Reviews

You’re Not like the Other Girls Chrissy (Bristol)

Editorial Staff

Editorial Staff

| |

24 October 2012

The Second World War produced some incredible and heroic personal stories, many well-known but other equally extraordinary stories usually ended up known only by family or friends of those involved. Caroline Horton’s one woman show You’re Not like the Other Girls Chrissy re-enacts the story of Christaine, a warm-hearted young French woman filled with an eccentric and infectious enthusiasm for life and someone who is a natural-born narrator – the type of person who could strike up a conversation with anyone anywhere.

We meet Christaine on a train station in Paris as she desperately tries to make her way to England to be with the shy school teacher she met the previous summer. The play lets us look at a personal story of two people falling in love who not only face the usual obstacles of courting but also have to contend with a war which threatens to hamper their budding romance. Watching the enforced separation is both poignant and moving but never over-played.

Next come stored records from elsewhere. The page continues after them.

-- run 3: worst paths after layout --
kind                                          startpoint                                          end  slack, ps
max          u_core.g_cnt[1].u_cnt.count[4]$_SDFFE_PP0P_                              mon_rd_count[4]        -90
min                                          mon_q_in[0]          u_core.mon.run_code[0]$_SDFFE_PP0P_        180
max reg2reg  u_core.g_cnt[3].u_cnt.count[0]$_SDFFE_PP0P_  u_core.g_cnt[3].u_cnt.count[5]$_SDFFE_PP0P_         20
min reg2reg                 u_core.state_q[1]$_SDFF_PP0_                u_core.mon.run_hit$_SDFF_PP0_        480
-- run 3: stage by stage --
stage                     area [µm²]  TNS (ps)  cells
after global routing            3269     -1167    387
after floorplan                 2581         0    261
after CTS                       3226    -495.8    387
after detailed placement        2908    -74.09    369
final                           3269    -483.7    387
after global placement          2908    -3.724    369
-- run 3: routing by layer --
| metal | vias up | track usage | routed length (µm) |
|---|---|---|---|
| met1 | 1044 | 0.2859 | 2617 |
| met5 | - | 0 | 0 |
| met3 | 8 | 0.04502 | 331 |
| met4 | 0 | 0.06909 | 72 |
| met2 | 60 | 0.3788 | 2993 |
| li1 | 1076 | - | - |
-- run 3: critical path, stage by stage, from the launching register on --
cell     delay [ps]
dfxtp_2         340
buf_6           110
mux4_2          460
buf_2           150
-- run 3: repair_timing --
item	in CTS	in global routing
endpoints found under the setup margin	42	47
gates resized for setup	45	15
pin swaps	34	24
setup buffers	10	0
$ cat config.mk
export PLATFORM = sky130hd
export DESIGN_NAME = sa_result_drain
export DESIGN_NICKNAME = d
export VERILOG_FILES = /design/src/rtl/sa_result_drain.sv
export SDC_FILE = /design/constraint.sdc
export NUM_CORES = 1
export LEC_CHECK = 0
export CAP_MARGIN = 20
export CORE_MARGIN = 2
export CORE_UTILIZATION = 58
export DETAILED_ROUTE_END_ITERATION = 16
export PLACE_DENSITY = 0.84
export SLEW_MARGIN = 20
export SYNTH_ARGS = -nofsm -noshare
export SYNTH_HDL_FRONTEND = slang
export SYNTH_SLANG_ARGS = --single-unit
$ cat constraint.sdc
create_clock -name clk -period 5.2 [get_ports clk]
set_input_delay 0.78 -clock clk [delete_from_list [all_inputs] [get_ports clk]]
set_output_delay 0.78 -clock clk [all_outputs]
set_load 0.05 [all_outputs]
$ cat config.mk
export PLATFORM = sky130hd
export DESIGN_NAME = bullet_ctrl
export DESIGN_NICKNAME = d
export VERILOG_FILES = /design/src/rtl/bullet_ctrl.sv
export SDC_FILE = /design/constraint.sdc
export NUM_CORES = 1
export LEC_CHECK = 0
export CAP_MARGIN = 10
export CORE_MARGIN = 4
export CORE_UTILIZATION = 40
export CTS_BUF_LIST = sky130_fd_sc_hd__clkbuf_8
export DETAILED_ROUTE_END_ITERATION = 10
export GPL_TIMING_DRIVEN = 0
export PLACE_DENSITY = 0.61
export RECOVER_POWER = 50
export SETUP_SLACK_MARGIN = 0.2
export SLEW_MARGIN = 10
export SYNTH_ARGS = -nofsm -noshare
export SYNTH_HDL_FRONTEND = slang
export SYNTH_SLANG_ARGS = --single-unit
$ cat constraint.sdc
create_clock -name clk_i -period 13.9 [get_ports clk_i]
set_input_delay 4.17 -clock clk_i [delete_from_list [all_inputs] [get_ports clk_i]]
set_output_delay 4.17 -clock clk_i [all_outputs]
set_load 0.03 [all_outputs]
$ cat src/rtl/bullet_ctrl.sv
`default_nettype none
// ============================================================================
// Module   : bullet_ctrl
// Purpose  : Bullet pool controller. Handles fire allocation and per-frame
//            motion, and selects the sprite origin per scan pixel.
//            Optional fire cooldown is enabled by defining BULLET_COOLDOWN_EN.
// Revision : 1.0
// ============================================================================
module bullet_ctrl #(
  parameter int NUM_BULLETS = 4,
  parameter int SPEED       = 4,
  parameter int H_MAX       = 640,
  parameter int V_MAX       = 480,
  parameter int COOLDOWN    = 8
) (
  input  logic                   clk_i,
  input  logic                   reset_i,
  input  logic                   frame_tick_i,
  input  logic                   fire_req_i,
  input  logic [1:0]             fire_dir_i,
  input  logic [10:0]            fire_x_i,
  input  logic [10:0]            fire_y_i,
  output logic                   fire_ack_o,
  input  logic [NUM_BULLETS-1:0] kill_i,
  input  logic [10:0]            x_i,
  input  logic [10:0]            y_i,
  output logic [10:0]            x0_o,
  output logic [10:0]            y0_o,
  output logic [NUM_BULLETS-1:0] active_o
);

  typedef enum logic [1:0] {
    DIR_UP    = 2'd0,
    DIR_DOWN  = 2'd1,
    DIR_LEFT  = 2'd2,
    DIR_RIGHT = 2'd3
  } dir_e;

  localparam int          c_IW    = (NUM_BULLETS > 1) ? $clog2(NUM_BULLETS) : 1;
  localparam logic [11:0] c_SPEED = 12'(SPEED);
  localparam logic [11:0] c_XLIM  = 12'(H_MAX - 8);
  localparam logic [11:0] c_YLIM  = 12'(V_MAX - 8);
  localparam logic [10:0] c_NONE  = 11'h7FF;

  logic [NUM_BULLETS-1:0] act_q, act_d;
  logic [10:0]            bx_q  [NUM_BULLETS];
  logic [10:0]            bx_d  [NUM_BULLETS];
  logic [10:0]            by_q  [NUM_BULLETS];
  logic [10:0]            by_d  [NUM_BULLETS];
  dir_e                   dir_q [NUM_BULLETS];
  dir_e                   dir_d [NUM_BULLETS];

  logic            alloc_ok;
  logic [c_IW-1:0] alloc_idx;
  logic            fire_go;
  logic            cool_ok;
  logic            hit;

`ifdef BULLET_COOLDOWN_EN
  localparam int c_CW = (COOLDOWN < 1) ? 1 : $clog2(COOLDOWN + 1);
  logic [c_CW-1:0] cool_q;

  always_ff @(posedge clk_i or posedge reset_i) begin
    if (reset_i) begin
      cool_q <= '0;
    end else if (fire_go) begin
      cool_q <= c_CW'(COOLDOWN);
    end else if (frame_tick_i && (cool_q != '0)) begin
      cool_q <= cool_q - c_CW'(1);
    end
  end

  assign cool_ok = (cool_q == '0);
`else
  assign cool_ok = 1'b1;
`endif

  // Allocation looks only at slot state from the start of the cycle, so a
  // slot being killed this cycle is still busy.
  always_comb begin
    alloc_ok  = 1'b0;
    alloc_idx = '0;
    for (int i = NUM_BULLETS - 1; i >= 0; i--) begin
      if (!act_q[i]) begin
        alloc_ok  = 1'b1;
        alloc_idx = c_IW'(i);
      end
    end
    fire_go = fire_req_i && alloc_ok && cool_ok && !reset_i;
  end

  always_comb begin
    act_d = act_q;
    bx_d  = bx_q;
    by_d  = by_q;
    dir_d = dir_q;
    for (int i = 0; i < NUM_BULLETS; i++) begin
      if (act_q[i] && frame_tick_i) begin
        case (dir_q[i])
          DIR_UP:
            if ({1'b0, by_q[i]} < c_SPEED) act_d[i] = 1'b0;
            else                           by_d[i] = by_q[i] - c_SPEED[10:0];
          DIR_DOWN:
            if (({1'b0, by_q[i]} + c_SPEED) > c_YLIM) act_d[i] = 1'b0;
            else                                      by_d[i] = by_q[i] + c_SPEED[10:0];
          DIR_LEFT:
            if ({1'b0, bx_q[i]} < c_SPEED) act_d[i] = 1'b0;
            else                           bx_d[i] = bx_q[i] - c_SPEED[10:0];
          default:
            if (({1'b0, bx_q[i]} + c_SPEED) > c_XLIM) act_d[i] = 1'b0;
            else                                      bx_d[i] = bx_q[i] + c_SPEED[10:0];
        endcase
      end
      if (kill_i[i]) begin
        act_d[i] = 1'b0;
      end
      if (fire_go && (alloc_idx == c_IW'(i))) begin
        act_d[i] = 1'b1;
        bx_d[i]  = fire_x_i;
        by_d[i]  = fire_y_i;
        dir_d[i] = dir_e'(fire_dir_i);
      end
    end
  end

  always_ff @(posedge clk_i or posedge reset_i) begin
    if (reset_i) begin
      act_q <= '0;
      for (int i = 0; i < NUM_BULLETS; i++) begin
        bx_q[i]  <= '0;
        by_q[i]  <= '0;
        dir_q[i] <= DIR_UP;
      end
    end else begin
      act_q <= act_d;
      bx_q  <= bx_d;
      by_q  <= by_d;
      dir_q <= dir_d;
    end
  end

  // Lowest-index covering slot owns the sprite source for this pixel.
  always_comb begin
    hit  = 1'b0;
    x0_o = c_NONE;
    y0_o = c_NONE;
    for (int i = 0; i < NUM_BULLETS; i++) begin
      if (!hit && act_q[i] &&
          (x_i >= bx_q[i]) && ((x_i - bx_q[i]) < 11'd8) &&
          (y_i >= by_q[i]) && ((y_i - by_q[i]) < 11'd8)) begin
        hit  = 1'b1;
        x0_o = bx_q[i];
        y0_o = by_q[i];
      end
    end
  end

  assign fire_ack_o = fire_go;
  assign active_o   = act_q;

endmodule
`default_nettype wire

Horton delivers a fine comic performance and her French accent is spot on – it’s particularly fun watching her attempt traditional British phrases while never falling into ‘Allo ‘Allo caricature.

The play is a good old fashioned piece of story-telling and Horton delivers a gutsy and consistently engaging performance. The staging is simple with some lovely touches such as the suitcases containing pop up representations of the places she has been – one showing us the rolling hills and countryside of England, another the unmistakable skyline of Paris, Eiffel Tower and all.

It is an enjoyable performance throughout but what really lifts the production to another level is its powerfully emotional ending. I won’t lessen its impact by describing it but the finale really packs a punch and I came away inspired by the bravery and fighting spirit of an ‘ordinary’ woman and the thousands of unsung heroes like her.